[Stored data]
[src/logic/pcr_port_config_regs.sv]
`timescale 1ns/1ns
// Function
// - bit 15 skips detection, powers up
// - bit 14 ends classification, self clears
// - bit 13 enters classification mode
// - bits 12,11 kill pull-up, detection timer
// - bit 10 stops foldback during inrush
// - bit 9 stops soft-start during inrush
// - bit 8 stops discharge time-out timer
// - bit 7 stops signature dropout timer
// - bits 4,3 block pd, source wake-up
// - bit 2 wakes the port
// - bit 1 low ignores auto-enable pin
// - bit 0 enables port by software
// - timer bit 8 fakes valid wake signature
// - bits 7:6 pick fault period
// - fault timer falls eight times faster
// - bits 5:4 pick overload, restart times
// - bits 3:2 pick inrush period
// - bits 1,0 force bad, good signature
// - result stored with new, missed flags
module pcr_port_config_regs #(
  parameter int FAULT_US_0   = pcr_pkg::FAULT_PERIOD_0_US,
  parameter int FAULT_US_1   = pcr_pkg::FAULT_PERIOD_1_US,
  parameter int FAULT_US_2   = pcr_pkg::FAULT_PERIOD_2_US,
  parameter int FAULT_US_3   = pcr_pkg::FAULT_PERIOD_3_US,
  parameter int INRUSH_US_0  = pcr_pkg::INRUSH_PERIOD_0_US,
  parameter int INRUSH_US_1  = pcr_pkg::INRUSH_PERIOD_1_US,
  parameter int INRUSH_US_2  = pcr_pkg::INRUSH_PERIOD_2_US,
  parameter int OVERLOAD_US  = pcr_pkg::OVERLOAD_DELAY_US,
  parameter int RESTART_US   = pcr_pkg::RESTART_DELAY_US,
  parameter int TICK_CYCLES  = pcr_pkg::TICK_DIV
) (
  input  wire logic        ref_clk,
  input  wire logic        rstn,
  input  wire logic [3:0]  reg_addr,
  input  wire logic        reg_wr,
  input  wire logic [15:0] reg_wdata,
  input  wire logic        reg_rd,
  output logic      [15:0] reg_rdata,
  input  wire logic        auto_pin,
  input  wire logic        fault_present,
  input  wire logic        inrush_active,
  input  wire logic        overload_active,
  input  wire logic        restart_active,
  input  wire logic        adc_valid,
  input  wire logic [11:0] adc_data,
  output logic             port_enable,
  output logic             force_power_up,
  output logic             end_classification,
  output logic             set_class_mode,
  output logic             pullup_off,
  output logic             det_timer_off,
  output logic             foldback_off,
  output logic             softstart_off,
  output logic             discharge_timer_off,
  output logic             dropout_timer_off,
  output logic             ready_for_detect,
  output logic             power_avail,
  output logic             pd_wake_block,
  output logic             src_wake_block,
  output logic             wake_request,
  output logic             force_wake_sig_good,
  output logic             force_sig_bad,
  output logic             force_sig_good,
  output logic      [7:0]  hold_sig_threshold,
  output logic             fault_expired,
  output logic             inrush_done,
  output logic             overload_done,
  output logic             restart_done
);

  typedef logic [pcr_pkg::TIMER_W-1:0] pcr_cnt_t;

  typedef struct packed {
    logic [15:0]                             ctl;
    logic [pcr_pkg::TMR_USED_W-1:0]          tmr;
    logic [pcr_pkg::THR_W-1:0]               thr;
    logic [pcr_pkg::RES_DATA_W-1:0]          res;
    logic                                    res_new;
    logic                                    res_missed;
    logic [15:0]                             rdata;
    logic [6:0]                              div;
    logic                                    tick;
    pcr_cnt_t                                flt;
    logic                                    flt_exp;
    logic [pcr_pkg::NUM_TIMERS-1:0][pcr_pkg::TIMER_W-1:0] cnt;
    logic [pcr_pkg::NUM_TIMERS-1:0]          done;
  } pcr_state_t;

  localparam pcr_state_t STATE_RST = '{
    ctl:        pcr_pkg::CONTROL_RST,
    tmr:        pcr_pkg::TIMER_RST,
    thr:        pcr_pkg::THRESHOLD_RST,
    res:        '0,
    res_new:    1'b0,
    res_missed: 1'b0,
    rdata:      '0,
    div:        '0,
    tick:       1'b0,
    flt:        pcr_cnt_t'(FAULT_US_0),
    flt_exp:    1'b0,
    cnt:        '0,
    done:       '0
  };

  pcr_state_t st;
  pcr_state_t next_st;

  logic [1:0] fault_sel;
  logic [1:0] ovld_sel;
  logic [1:0] inrush_sel;
  pcr_cnt_t   fault_top;
  pcr_cnt_t   limit [pcr_pkg::NUM_TIMERS];
  logic       forever_sel [pcr_pkg::NUM_TIMERS];
  logic       active [pcr_pkg::NUM_TIMERS];
  logic       wr_ctl;
  logic       wr_tmr;
  logic       wr_thr;
  logic       rd_res;

  // selector fields and access strobes
  assign fault_sel  = st.tmr[pcr_pkg::TMR_FAULT_LSB +: 2];
  assign ovld_sel   = st.tmr[pcr_pkg::TMR_OVLD_LSB +: 2];
  assign inrush_sel = st.tmr[pcr_pkg::TMR_INRUSH_LSB +: 2];
  assign wr_ctl     = reg_wr && (reg_addr == pcr_pkg::ADDR_CONTROL_CONFIG);
  assign wr_tmr     = reg_wr && (reg_addr == pcr_pkg::ADDR_TIMER_CONFIG);
  assign wr_thr     = reg_wr && (reg_addr == pcr_pkg::ADDR_SIG_THRESHOLD);
  assign rd_res     = reg_rd && (reg_addr == pcr_pkg::ADDR_CURRENT_RESULT);

  // period selection in microsecond ticks
  always_comb begin
    case (fault_sel)
      2'h0:    fault_top = pcr_cnt_t'(FAULT_US_0);
      2'h1:    fault_top = pcr_cnt_t'(FAULT_US_1);
      2'h2:    fault_top = pcr_cnt_t'(FAULT_US_2);
      default: fault_top = pcr_cnt_t'(FAULT_US_3);
    endcase
    case (inrush_sel)
      2'h0:    limit[pcr_pkg::T_INRUSH] = pcr_cnt_t'(INRUSH_US_0);
      2'h1:    limit[pcr_pkg::T_INRUSH] = pcr_cnt_t'(INRUSH_US_1);
      default: limit[pcr_pkg::T_INRUSH] = pcr_cnt_t'(INRUSH_US_2);
    endcase
    // doubling by shift; code 11 never expires so its shift is unused
    limit[pcr_pkg::T_OVERLOAD] = pcr_cnt_t'(OVERLOAD_US) << ovld_sel;
    limit[pcr_pkg::T_RESTART]  = pcr_cnt_t'(RESTART_US) << ovld_sel;
    forever_sel[pcr_pkg::T_INRUSH]   = (inrush_sel == pcr_pkg::SEL_FOREVER);
    forever_sel[pcr_pkg::T_OVERLOAD] = (ovld_sel == pcr_pkg::SEL_FOREVER);
    forever_sel[pcr_pkg::T_RESTART]  = (ovld_sel == pcr_pkg::SEL_FOREVER);
    active[pcr_pkg::T_INRUSH]   = inrush_active;
    active[pcr_pkg::T_OVERLOAD] = overload_active;
    active[pcr_pkg::T_RESTART]  = restart_active;
  end

  // whole next state: register writes, result capture, timers
  always_comb begin
    next_st = st;

    // end-of-classification lasts one cycle unless rewritten
    next_st.ctl[pcr_pkg::CTL_END_CLASS] = 1'b0;
    if (wr_ctl) begin
      next_st.ctl = reg_wdata;
    end
    if (wr_tmr) begin
      next_st.tmr = reg_wdata[pcr_pkg::TMR_USED_W-1:0];
    end
    if (wr_thr) begin
      next_st.thr = reg_wdata[pcr_pkg::THR_W-1:0];
    end

    // reading the result clears flags; a new sample in the same cycle wins
    if (rd_res) begin
      next_st.res_new    = 1'b0;
      next_st.res_missed = 1'b0;
    end
    if (adc_valid) begin
      next_st.res     = adc_data;
      next_st.res_new = 1'b1;
      if (st.res_new && !rd_res) begin
        next_st.res_missed = 1'b1;
      end
    end

    // registered read data, unmapped indices read zero
    if (reg_rd) begin
      case (reg_addr)
        pcr_pkg::ADDR_CONTROL_CONFIG: next_st.rdata = st.ctl;
        pcr_pkg::ADDR_TIMER_CONFIG:   next_st.rdata = {7'h00, st.tmr};
        pcr_pkg::ADDR_SIG_THRESHOLD:  next_st.rdata = {8'h00, st.thr};
        pcr_pkg::ADDR_CURRENT_RESULT: next_st.rdata = {2'h0, st.res_missed, st.res_new, st.res};
        default:                      next_st.rdata = 16'h0000;
      endcase
    end

    // microsecond tick divider
    next_st.tick = 1'b0;
    if (st.div == 7'(TICK_CYCLES - 1)) begin
      next_st.div  = '0;
      next_st.tick = 1'b1;
    end else begin
      next_st.div = st.div + 7'h01;
    end

    // fault timer: falls by eight per tick under fault, rises by one otherwise
    next_st.flt_exp = 1'b0;
    if (st.flt > fault_top) begin
      next_st.flt = fault_top;
    end else if (st.tick) begin
      if (fault_present) begin
        if (st.flt <= pcr_cnt_t'(pcr_pkg::FAULT_DOWN_STEP)) begin
          next_st.flt     = '0;
          next_st.flt_exp = (st.flt != '0);
        end else begin
          next_st.flt = st.flt - pcr_cnt_t'(pcr_pkg::FAULT_DOWN_STEP);
        end
      end else if (st.flt < fault_top) begin
        next_st.flt = st.flt + pcr_cnt_t'(1);
      end
    end

    // inrush, overload and restart timers share one shape
    for (int i = 0; i < pcr_pkg::NUM_TIMERS; i++) begin
      next_st.done[i] = 1'b0;
      if (!active[i]) begin
        next_st.cnt[i] = '0;
      end else if (st.tick && !forever_sel[i] && (st.cnt[i] < limit[i])) begin
        next_st.cnt[i]  = st.cnt[i] + pcr_cnt_t'(1);
        next_st.done[i] = (st.cnt[i] + pcr_cnt_t'(1) == limit[i]);
      end
    end
  end

  // single state register
  always_ff @(posedge ref_clk or negedge rstn) begin
    if (!rstn) begin
      st <= STATE_RST;
    end else begin
      st <= next_st;
    end
  end

  // control outputs straight from the stored bits
  assign reg_rdata           = st.rdata;
  assign force_power_up      = st.ctl[pcr_pkg::CTL_FORCE_POWER_UP];
  assign end_classification  = st.ctl[pcr_pkg::CTL_END_CLASS];
  assign set_class_mode      = st.ctl[pcr_pkg::CTL_SET_CLASS];
  assign pullup_off          = st.ctl[pcr_pkg::CTL_PULLUP_OFF];
  assign det_timer_off       = st.ctl[pcr_pkg::CTL_DET_TIMER_OFF];
  assign discharge_timer_off = st.ctl[pcr_pkg::CTL_DISCHARGE_OFF];
  assign dropout_timer_off   = st.ctl[pcr_pkg::CTL_DROPOUT_OFF];
  assign ready_for_detect    = st.ctl[pcr_pkg::CTL_READY_DETECT];
  assign power_avail         = st.ctl[pcr_pkg::CTL_POWER_AVAIL];
  assign pd_wake_block       = st.ctl[pcr_pkg::CTL_PD_WAKE_BLOCK];
  assign src_wake_block      = st.ctl[pcr_pkg::CTL_SRC_WAKE_BLOCK];
  assign wake_request        = st.ctl[pcr_pkg::CTL_WAKE_REQUEST];
  assign force_wake_sig_good = st.tmr[pcr_pkg::TMR_FORCE_WAKE_GOOD];
  assign force_sig_bad       = st.tmr[pcr_pkg::TMR_SIG_BAD];
  assign force_sig_good      = st.tmr[pcr_pkg::TMR_SIG_GOOD];
  assign hold_sig_threshold  = st.thr;

  // inrush overrides only matter while inrush runs
  assign foldback_off  = st.ctl[pcr_pkg::CTL_FOLDBACK_OFF] && inrush_active;
  assign softstart_off = st.ctl[pcr_pkg::CTL_SOFTSTART_OFF] && inrush_active;

  // auto pin counts only when its gate bit is set
  assign port_enable = st.ctl[pcr_pkg::CTL_SW_ENABLE]
                       || (st.ctl[pcr_pkg::CTL_HW_PIN_GATE] && auto_pin);

  // expiry pulses
  assign fault_expired = st.flt_exp;
  assign inrush_done   = st.done[pcr_pkg::T_INRUSH];
  assign overload_done = st.done[pcr_pkg::T_OVERLOAD];
  assign restart_done  = st.done[pcr_pkg::T_RESTART];
endmodule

> **Exercise description**
What do the lines above say from the one containing "typedef logic [pcr_pkg::TIMER_W-1:0]" down to the one containing "logic [1:0] ovld_sel;"? Return them exactly, both end lines included, and only them.

> **Solution to the problem**
  typedef logic [pcr_pkg::TIMER_W-1:0] pcr_cnt_t;

  typedef struct packed {
    logic [15:0]                             ctl;
    logic [pcr_pkg::TMR_USED_W-1:0]          tmr;
    logic [pcr_pkg::THR_W-1:0]               thr;
    logic [pcr_pkg::RES_DATA_W-1:0]          res;
    logic                                    res_new;
    logic                                    res_missed;
    logic [15:0]                             rdata;
    logic [6:0]                              div;
    logic                                    tick;
    pcr_cnt_t                                flt;
    logic                                    flt_exp;
    logic [pcr_pkg::NUM_TIMERS-1:0][pcr_pkg::TIMER_W-1:0] cnt;
    logic [pcr_pkg::NUM_TIMERS-1:0]          done;
  } pcr_state_t;

  localparam pcr_state_t STATE_RST = '{
    ctl:        pcr_pkg::CONTROL_RST,
    tmr:        pcr_pkg::TIMER_RST,
    thr:        pcr_pkg::THRESHOLD_RST,
    res:        '0,
    res_new:    1'b0,
    res_missed: 1'b0,
    rdata:      '0,
    div:        '0,
    tick:       1'b0,
    flt:        pcr_cnt_t'(FAULT_US_0),
    flt_exp:    1'b0,
    cnt:        '0,
    done:       '0
  };

  pcr_state_t st;
  pcr_state_t next_st;

  logic [1:0] fault_sel;
  logic [1:0] ovld_sel;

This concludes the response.